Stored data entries
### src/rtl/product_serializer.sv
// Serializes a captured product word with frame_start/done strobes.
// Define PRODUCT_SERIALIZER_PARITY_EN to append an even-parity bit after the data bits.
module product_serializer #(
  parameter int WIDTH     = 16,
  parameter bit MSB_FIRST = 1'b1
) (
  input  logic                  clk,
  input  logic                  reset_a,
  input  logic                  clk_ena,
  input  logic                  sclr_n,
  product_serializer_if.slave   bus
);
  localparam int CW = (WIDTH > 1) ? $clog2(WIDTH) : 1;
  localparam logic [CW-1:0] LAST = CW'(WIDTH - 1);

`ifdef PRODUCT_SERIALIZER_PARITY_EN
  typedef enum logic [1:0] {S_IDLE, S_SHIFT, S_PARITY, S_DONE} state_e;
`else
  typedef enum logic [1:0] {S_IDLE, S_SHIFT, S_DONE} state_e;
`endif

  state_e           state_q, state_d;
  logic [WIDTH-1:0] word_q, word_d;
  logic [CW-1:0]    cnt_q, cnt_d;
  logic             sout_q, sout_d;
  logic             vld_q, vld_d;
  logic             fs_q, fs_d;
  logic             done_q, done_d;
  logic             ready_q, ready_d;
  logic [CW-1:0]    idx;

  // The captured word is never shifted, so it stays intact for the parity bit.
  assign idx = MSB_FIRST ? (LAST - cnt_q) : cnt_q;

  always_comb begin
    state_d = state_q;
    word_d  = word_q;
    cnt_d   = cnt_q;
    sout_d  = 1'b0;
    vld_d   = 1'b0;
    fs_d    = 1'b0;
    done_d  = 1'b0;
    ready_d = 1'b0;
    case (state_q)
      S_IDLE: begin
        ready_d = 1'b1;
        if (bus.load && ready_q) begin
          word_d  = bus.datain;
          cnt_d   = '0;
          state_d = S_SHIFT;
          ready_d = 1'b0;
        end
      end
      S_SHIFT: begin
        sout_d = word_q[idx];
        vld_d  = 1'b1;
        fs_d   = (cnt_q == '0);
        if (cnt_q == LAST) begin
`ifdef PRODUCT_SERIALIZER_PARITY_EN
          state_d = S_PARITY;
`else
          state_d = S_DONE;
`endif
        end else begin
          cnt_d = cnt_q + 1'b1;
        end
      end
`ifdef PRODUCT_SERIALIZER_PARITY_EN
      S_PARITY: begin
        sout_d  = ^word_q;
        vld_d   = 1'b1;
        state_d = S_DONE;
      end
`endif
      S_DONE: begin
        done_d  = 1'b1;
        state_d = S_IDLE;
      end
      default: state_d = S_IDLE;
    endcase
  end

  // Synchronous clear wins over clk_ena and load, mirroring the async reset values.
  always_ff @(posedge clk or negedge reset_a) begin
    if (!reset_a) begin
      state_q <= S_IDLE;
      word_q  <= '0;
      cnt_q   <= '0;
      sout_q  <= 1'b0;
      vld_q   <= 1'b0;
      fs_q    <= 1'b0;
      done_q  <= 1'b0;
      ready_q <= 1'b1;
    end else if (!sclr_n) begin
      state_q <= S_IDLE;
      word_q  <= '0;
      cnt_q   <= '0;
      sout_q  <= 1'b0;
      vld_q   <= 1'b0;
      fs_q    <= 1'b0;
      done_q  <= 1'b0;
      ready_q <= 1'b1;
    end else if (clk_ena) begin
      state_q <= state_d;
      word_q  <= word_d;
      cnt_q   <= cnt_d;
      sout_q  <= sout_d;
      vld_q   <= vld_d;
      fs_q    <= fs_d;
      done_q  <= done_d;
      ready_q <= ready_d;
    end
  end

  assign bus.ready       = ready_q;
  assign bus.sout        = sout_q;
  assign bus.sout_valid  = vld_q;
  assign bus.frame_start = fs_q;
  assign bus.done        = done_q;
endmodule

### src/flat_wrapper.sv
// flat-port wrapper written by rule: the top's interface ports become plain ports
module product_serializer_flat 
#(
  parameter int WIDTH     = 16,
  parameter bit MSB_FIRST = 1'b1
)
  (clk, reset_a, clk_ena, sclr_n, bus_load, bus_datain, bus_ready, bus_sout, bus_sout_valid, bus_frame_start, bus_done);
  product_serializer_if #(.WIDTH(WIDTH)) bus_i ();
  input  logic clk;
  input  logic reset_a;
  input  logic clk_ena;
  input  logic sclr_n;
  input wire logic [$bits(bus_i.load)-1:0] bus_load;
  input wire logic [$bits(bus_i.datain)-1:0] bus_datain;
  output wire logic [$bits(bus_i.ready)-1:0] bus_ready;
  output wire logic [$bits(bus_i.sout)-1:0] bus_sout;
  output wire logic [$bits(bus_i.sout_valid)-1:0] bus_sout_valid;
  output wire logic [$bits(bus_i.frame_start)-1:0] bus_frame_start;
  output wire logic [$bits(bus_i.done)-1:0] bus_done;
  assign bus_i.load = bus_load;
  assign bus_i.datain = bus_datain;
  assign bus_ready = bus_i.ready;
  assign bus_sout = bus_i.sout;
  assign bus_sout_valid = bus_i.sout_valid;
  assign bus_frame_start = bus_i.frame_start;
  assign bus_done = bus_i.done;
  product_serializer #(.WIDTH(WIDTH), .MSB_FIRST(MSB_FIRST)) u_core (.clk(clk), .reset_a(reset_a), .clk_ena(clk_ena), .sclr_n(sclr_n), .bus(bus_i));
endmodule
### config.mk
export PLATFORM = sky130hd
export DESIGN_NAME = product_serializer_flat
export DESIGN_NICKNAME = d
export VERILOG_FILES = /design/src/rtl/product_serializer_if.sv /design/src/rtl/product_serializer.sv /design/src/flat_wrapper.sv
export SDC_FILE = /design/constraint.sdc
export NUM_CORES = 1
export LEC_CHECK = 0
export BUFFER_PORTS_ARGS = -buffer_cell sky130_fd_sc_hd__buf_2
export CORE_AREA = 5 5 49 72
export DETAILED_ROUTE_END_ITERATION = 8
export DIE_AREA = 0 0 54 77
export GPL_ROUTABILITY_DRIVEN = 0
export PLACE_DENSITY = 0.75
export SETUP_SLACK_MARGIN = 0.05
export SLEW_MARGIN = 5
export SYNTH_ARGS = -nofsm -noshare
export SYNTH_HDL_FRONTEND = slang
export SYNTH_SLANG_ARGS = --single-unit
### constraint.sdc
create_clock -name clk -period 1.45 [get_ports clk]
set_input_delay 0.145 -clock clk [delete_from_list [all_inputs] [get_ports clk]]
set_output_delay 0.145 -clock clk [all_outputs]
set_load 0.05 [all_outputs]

◆ **EXERCISE INSTRUCTIONS**:
Output the line containing "set_input_delay 0.145 -clock" together with all later lines of the entries, exactly as written, through the final line.

◆ **TASK SOLUTION**:
set_input_delay 0.145 -clock clk [delete_from_list [all_inputs] [get_ports clk]]
set_output_delay 0.145 -clock clk [all_outputs]
set_load 0.05 [all_outputs]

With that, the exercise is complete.